**About this exercise**
Copy every line of the records that includes the word "height".

★ ★ ★ ★ ★

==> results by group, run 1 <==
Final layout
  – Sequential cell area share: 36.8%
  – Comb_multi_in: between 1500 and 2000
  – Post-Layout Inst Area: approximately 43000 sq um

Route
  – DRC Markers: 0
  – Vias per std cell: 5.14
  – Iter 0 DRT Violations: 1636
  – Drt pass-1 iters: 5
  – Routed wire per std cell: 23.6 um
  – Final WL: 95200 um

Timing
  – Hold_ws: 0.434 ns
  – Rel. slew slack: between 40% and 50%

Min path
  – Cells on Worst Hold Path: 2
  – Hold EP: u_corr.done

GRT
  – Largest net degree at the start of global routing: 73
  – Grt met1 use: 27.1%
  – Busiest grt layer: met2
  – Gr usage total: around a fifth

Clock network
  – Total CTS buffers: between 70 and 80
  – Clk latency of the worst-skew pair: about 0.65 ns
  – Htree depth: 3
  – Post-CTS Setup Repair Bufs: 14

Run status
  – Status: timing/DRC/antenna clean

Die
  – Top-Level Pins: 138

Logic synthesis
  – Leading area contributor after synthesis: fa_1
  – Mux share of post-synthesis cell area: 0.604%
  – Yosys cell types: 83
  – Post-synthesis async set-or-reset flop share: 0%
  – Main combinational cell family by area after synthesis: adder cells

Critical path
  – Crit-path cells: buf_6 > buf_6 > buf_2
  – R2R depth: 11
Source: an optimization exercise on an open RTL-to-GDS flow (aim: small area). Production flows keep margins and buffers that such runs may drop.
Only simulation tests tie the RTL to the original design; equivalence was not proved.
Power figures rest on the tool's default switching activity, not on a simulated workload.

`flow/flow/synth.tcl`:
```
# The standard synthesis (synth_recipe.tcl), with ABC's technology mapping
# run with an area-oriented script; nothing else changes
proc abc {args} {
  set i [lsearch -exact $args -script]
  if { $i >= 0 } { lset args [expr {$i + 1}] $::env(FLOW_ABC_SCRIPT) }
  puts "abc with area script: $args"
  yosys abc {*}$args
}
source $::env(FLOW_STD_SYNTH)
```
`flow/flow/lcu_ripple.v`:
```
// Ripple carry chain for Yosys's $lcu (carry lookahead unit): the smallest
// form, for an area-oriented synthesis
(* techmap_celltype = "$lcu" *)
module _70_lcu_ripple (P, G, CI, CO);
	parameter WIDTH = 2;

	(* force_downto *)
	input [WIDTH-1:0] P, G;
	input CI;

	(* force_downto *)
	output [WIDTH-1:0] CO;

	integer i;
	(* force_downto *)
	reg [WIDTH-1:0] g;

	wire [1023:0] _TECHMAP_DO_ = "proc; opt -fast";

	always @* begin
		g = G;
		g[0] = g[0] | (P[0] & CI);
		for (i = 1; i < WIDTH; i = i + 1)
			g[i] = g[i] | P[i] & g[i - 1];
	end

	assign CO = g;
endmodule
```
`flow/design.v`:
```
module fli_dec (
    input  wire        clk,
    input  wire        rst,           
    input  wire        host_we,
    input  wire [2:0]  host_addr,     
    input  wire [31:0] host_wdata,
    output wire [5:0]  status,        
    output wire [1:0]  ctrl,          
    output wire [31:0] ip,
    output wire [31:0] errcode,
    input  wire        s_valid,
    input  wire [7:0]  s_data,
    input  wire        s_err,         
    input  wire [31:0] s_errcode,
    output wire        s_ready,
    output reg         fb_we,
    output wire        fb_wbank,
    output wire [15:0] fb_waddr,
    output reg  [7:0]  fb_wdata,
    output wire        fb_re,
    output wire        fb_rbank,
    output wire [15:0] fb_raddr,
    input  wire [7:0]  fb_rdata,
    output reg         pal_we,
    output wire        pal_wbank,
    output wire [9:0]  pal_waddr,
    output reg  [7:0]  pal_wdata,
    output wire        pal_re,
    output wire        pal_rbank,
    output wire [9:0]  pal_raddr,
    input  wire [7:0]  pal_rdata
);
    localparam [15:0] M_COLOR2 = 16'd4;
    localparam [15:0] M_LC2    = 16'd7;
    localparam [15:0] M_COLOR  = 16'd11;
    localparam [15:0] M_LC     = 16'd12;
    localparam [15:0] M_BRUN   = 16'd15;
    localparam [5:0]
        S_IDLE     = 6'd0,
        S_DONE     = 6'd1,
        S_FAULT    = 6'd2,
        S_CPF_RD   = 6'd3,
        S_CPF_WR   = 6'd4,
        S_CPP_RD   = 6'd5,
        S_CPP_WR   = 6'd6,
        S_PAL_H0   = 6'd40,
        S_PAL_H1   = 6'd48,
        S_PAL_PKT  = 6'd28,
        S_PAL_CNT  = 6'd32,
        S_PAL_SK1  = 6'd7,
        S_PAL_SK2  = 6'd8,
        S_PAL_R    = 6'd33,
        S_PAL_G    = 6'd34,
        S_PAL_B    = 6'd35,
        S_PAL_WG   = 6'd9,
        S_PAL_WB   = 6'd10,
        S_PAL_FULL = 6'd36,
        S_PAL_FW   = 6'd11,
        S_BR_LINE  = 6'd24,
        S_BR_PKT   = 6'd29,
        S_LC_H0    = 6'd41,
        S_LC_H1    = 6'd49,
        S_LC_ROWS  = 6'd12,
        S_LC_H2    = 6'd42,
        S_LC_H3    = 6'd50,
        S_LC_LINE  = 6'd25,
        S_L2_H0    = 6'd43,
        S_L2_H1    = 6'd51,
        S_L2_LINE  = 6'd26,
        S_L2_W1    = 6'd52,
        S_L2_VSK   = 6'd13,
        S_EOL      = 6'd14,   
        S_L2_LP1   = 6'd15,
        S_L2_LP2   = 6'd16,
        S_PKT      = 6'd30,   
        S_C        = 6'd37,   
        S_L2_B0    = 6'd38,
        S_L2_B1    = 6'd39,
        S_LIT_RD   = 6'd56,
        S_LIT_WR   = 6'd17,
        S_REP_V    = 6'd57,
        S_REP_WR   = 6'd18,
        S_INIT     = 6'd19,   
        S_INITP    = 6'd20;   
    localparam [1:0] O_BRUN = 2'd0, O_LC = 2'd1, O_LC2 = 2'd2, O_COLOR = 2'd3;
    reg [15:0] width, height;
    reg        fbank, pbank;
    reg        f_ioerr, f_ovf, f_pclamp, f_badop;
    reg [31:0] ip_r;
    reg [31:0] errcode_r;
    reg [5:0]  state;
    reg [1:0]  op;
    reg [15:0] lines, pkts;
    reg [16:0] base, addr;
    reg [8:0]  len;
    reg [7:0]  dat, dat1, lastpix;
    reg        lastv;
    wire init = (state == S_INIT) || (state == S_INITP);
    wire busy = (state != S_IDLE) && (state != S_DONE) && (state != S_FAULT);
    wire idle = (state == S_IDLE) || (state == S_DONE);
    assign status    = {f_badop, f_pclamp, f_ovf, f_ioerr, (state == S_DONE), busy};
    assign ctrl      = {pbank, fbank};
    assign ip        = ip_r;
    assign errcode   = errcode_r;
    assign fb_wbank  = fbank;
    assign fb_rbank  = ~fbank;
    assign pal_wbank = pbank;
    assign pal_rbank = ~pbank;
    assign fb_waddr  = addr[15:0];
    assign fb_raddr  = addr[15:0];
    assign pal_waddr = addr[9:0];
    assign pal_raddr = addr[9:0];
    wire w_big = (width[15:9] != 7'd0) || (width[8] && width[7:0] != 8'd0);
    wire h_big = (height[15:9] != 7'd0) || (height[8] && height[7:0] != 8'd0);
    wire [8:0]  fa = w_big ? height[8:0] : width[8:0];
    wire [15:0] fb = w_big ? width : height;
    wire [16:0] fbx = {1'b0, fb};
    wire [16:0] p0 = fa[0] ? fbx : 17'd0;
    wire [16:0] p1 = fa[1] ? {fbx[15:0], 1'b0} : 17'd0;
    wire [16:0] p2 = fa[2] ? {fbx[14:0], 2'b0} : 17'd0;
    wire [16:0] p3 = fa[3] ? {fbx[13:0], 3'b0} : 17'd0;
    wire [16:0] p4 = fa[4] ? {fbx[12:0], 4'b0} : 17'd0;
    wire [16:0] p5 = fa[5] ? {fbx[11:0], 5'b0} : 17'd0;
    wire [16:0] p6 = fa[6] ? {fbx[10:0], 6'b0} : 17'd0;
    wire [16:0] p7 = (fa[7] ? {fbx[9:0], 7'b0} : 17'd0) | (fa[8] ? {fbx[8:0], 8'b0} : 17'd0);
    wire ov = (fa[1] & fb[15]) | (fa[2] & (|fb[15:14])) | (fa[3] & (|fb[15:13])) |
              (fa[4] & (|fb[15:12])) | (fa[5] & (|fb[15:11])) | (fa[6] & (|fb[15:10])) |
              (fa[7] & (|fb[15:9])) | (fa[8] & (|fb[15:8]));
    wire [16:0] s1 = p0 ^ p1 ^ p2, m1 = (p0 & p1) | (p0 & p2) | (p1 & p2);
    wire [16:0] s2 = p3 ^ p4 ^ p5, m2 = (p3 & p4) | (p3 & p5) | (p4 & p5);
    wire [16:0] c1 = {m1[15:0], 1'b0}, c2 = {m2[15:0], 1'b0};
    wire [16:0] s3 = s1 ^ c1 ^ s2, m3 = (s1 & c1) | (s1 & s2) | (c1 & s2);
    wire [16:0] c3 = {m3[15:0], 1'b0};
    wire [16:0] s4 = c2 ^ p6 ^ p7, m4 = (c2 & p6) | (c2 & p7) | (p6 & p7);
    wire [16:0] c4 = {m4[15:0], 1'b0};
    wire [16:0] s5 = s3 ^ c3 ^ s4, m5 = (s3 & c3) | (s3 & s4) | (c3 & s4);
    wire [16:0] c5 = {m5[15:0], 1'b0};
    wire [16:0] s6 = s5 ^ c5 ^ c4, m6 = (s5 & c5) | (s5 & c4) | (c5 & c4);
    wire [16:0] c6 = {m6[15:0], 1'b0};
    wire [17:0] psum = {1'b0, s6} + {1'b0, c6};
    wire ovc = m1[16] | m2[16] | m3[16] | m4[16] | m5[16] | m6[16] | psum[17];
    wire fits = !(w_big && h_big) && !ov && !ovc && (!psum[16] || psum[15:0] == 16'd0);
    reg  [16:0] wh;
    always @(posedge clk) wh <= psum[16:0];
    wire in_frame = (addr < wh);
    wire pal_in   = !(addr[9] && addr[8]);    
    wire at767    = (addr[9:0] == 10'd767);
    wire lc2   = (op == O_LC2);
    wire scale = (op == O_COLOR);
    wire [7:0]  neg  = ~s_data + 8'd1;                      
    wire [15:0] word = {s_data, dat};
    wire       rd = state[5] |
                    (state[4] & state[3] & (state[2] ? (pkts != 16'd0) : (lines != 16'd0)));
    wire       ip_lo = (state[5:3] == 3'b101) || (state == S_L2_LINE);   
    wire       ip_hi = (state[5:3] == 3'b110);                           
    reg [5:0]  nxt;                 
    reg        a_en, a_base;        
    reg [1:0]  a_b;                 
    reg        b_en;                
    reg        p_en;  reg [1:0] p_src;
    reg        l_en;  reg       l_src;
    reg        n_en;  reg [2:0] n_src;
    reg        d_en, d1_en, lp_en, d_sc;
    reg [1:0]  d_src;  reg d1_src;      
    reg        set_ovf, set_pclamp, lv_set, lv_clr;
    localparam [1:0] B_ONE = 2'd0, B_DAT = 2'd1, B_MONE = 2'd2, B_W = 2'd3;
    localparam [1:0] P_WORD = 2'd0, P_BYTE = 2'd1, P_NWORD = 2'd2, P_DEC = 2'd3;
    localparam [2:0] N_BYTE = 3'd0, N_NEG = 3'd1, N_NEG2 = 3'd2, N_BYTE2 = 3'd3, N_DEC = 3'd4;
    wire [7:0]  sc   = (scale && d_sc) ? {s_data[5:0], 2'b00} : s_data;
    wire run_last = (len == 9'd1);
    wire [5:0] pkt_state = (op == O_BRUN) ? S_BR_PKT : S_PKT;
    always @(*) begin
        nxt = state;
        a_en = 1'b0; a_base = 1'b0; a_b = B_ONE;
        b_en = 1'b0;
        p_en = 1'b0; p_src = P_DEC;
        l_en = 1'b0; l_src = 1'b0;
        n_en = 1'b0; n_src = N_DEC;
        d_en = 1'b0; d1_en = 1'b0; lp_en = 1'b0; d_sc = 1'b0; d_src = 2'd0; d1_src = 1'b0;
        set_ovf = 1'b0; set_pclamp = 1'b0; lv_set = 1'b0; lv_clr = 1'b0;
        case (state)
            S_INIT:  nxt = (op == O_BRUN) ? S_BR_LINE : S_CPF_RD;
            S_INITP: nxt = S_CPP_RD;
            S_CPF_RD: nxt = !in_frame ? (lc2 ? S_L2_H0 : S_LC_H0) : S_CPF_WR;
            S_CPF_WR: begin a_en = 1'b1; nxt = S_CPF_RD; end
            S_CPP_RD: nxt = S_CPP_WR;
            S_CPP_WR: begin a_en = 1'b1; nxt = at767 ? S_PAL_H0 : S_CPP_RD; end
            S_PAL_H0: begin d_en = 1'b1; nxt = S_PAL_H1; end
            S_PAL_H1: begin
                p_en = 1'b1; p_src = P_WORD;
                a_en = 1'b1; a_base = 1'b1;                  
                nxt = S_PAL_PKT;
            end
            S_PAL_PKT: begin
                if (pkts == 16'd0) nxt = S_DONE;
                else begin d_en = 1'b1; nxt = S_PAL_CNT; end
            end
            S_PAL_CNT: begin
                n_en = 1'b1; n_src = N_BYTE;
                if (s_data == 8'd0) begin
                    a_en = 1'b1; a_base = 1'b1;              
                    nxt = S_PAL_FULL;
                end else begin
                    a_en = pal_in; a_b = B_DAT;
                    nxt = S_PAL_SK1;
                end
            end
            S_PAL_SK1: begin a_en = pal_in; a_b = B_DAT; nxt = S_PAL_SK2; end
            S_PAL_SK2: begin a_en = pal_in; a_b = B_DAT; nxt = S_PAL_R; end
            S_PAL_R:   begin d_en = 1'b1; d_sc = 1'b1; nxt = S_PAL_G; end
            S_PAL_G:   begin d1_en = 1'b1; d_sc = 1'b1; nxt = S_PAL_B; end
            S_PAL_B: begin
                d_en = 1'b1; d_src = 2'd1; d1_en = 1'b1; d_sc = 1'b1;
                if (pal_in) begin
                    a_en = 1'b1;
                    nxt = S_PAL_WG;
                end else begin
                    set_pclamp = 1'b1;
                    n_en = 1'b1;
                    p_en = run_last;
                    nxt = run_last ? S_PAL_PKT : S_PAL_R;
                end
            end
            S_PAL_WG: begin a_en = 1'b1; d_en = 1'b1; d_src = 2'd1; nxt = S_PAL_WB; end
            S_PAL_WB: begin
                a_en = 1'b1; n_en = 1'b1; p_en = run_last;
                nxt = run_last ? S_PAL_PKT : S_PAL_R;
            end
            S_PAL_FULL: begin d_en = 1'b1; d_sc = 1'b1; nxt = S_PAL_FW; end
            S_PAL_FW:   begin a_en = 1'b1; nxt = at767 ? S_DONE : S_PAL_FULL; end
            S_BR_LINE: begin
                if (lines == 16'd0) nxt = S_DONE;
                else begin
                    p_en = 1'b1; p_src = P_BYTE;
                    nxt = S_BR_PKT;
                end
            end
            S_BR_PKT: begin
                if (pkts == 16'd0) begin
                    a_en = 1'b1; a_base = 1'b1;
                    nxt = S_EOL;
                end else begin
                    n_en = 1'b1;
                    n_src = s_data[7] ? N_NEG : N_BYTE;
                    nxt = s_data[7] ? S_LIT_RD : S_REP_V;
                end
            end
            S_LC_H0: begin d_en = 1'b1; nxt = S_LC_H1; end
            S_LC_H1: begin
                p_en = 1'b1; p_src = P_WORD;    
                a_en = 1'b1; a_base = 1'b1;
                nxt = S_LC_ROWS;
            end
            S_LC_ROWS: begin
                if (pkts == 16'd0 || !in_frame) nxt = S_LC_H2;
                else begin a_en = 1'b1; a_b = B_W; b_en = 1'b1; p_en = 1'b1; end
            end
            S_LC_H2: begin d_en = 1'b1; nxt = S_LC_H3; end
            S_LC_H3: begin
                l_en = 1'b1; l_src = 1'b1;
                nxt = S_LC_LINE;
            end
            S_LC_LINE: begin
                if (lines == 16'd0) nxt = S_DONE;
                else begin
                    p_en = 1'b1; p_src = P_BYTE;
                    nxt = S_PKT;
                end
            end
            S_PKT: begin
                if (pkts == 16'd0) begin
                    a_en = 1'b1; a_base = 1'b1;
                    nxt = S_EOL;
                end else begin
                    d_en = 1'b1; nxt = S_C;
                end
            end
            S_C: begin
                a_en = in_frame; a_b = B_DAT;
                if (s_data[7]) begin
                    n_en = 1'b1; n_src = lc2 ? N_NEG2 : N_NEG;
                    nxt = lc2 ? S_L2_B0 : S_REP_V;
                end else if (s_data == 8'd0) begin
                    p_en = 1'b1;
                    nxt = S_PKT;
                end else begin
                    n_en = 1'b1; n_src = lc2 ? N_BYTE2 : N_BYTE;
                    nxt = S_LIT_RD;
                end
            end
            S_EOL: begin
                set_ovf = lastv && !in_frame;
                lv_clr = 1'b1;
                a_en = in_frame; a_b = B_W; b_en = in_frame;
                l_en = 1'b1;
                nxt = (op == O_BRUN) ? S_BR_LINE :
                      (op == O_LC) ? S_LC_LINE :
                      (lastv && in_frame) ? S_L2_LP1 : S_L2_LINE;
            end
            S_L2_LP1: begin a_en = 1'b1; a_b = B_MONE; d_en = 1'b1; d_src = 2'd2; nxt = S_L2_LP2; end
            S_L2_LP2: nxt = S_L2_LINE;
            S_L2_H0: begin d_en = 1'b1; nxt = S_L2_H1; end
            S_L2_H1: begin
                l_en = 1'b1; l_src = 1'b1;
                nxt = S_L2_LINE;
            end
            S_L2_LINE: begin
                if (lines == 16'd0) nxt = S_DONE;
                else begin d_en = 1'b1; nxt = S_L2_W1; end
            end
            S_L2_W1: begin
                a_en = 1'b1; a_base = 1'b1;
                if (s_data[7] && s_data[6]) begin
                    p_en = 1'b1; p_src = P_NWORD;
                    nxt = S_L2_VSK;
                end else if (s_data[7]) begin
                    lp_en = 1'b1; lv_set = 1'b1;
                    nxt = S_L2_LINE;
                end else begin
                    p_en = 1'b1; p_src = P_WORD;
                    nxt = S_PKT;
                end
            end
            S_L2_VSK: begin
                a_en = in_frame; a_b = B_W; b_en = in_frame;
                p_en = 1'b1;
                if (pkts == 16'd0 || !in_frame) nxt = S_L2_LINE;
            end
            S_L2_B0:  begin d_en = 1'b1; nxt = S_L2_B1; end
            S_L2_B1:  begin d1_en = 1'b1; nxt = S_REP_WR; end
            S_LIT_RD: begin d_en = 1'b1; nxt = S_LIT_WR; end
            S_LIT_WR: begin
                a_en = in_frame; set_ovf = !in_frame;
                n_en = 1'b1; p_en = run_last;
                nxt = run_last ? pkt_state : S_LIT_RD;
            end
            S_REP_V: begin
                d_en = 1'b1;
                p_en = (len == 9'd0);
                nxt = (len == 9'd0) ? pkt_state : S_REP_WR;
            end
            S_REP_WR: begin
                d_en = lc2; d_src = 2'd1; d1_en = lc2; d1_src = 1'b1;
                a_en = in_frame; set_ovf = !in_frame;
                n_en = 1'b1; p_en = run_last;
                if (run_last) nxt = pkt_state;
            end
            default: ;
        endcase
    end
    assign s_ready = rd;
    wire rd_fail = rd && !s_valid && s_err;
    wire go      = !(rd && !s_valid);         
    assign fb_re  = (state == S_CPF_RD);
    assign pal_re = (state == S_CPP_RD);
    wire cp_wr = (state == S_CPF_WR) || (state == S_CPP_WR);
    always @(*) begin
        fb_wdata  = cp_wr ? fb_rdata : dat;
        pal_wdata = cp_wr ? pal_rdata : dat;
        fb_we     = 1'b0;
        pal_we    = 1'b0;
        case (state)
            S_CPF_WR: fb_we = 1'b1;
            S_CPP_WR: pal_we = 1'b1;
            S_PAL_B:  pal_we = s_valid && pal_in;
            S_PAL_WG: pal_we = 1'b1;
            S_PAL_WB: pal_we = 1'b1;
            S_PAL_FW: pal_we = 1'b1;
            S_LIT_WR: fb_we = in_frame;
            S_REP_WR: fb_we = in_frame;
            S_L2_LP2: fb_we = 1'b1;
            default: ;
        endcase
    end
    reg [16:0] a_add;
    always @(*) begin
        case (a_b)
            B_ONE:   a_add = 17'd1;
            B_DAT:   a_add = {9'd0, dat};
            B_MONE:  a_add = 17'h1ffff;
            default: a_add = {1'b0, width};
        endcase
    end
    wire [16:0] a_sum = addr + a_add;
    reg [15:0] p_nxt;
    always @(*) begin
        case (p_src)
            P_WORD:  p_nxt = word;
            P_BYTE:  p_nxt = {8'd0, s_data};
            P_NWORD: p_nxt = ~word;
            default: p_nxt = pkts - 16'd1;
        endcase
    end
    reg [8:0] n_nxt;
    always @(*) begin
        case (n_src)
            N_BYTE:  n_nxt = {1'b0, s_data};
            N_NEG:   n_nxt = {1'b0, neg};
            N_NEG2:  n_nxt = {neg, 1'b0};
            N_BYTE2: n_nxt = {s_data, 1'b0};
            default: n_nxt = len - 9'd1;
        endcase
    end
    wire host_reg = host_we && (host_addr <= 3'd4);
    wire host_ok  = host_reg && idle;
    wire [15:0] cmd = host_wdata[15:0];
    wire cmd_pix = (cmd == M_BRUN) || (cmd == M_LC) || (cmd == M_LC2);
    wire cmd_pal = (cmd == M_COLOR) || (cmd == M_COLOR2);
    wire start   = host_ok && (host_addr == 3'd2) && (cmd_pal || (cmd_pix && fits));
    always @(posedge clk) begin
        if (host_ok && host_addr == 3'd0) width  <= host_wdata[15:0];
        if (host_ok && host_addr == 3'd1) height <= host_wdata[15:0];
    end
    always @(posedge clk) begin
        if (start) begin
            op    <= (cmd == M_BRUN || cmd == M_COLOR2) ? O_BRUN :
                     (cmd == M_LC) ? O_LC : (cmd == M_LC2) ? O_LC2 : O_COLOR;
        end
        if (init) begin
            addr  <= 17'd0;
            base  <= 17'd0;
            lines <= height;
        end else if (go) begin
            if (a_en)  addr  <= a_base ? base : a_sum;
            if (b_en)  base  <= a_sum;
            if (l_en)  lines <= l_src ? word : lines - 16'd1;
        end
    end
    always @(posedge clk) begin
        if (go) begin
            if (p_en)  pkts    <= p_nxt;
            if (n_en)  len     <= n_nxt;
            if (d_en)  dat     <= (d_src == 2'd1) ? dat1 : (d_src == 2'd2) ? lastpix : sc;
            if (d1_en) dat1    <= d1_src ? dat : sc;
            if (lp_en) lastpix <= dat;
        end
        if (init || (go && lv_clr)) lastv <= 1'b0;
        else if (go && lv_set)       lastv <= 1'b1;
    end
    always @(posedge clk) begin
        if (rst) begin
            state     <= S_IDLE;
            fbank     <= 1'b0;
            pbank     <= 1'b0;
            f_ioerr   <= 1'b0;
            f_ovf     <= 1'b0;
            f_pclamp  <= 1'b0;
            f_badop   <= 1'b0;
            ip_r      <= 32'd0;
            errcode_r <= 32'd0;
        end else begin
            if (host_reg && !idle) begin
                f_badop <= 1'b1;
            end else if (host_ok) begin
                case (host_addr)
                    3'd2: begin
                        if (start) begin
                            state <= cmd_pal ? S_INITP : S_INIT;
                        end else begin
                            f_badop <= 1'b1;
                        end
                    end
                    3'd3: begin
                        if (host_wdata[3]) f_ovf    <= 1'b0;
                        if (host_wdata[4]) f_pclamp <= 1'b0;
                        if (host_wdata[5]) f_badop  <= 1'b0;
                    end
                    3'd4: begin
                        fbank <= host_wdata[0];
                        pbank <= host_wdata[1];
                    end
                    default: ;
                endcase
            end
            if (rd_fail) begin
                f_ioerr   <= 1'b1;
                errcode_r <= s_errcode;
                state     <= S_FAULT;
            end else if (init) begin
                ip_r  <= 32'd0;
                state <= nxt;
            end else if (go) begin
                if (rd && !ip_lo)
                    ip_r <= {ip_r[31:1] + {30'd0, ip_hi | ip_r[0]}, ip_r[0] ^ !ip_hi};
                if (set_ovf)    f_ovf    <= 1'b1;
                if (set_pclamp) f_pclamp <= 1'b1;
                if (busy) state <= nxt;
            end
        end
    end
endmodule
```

★ ★ ★ ★ ★

**Task response**
    reg [15:0] width, height;
    wire h_big = (height[15:9] != 7'd0) || (height[8] && height[7:0] != 8'd0);
    wire [8:0]  fa = w_big ? height[8:0] : width[8:0];
    wire [15:0] fb = w_big ? width : height;
        if (host_ok && host_addr == 3'd1) height <= host_wdata[15:0];
            lines <= height;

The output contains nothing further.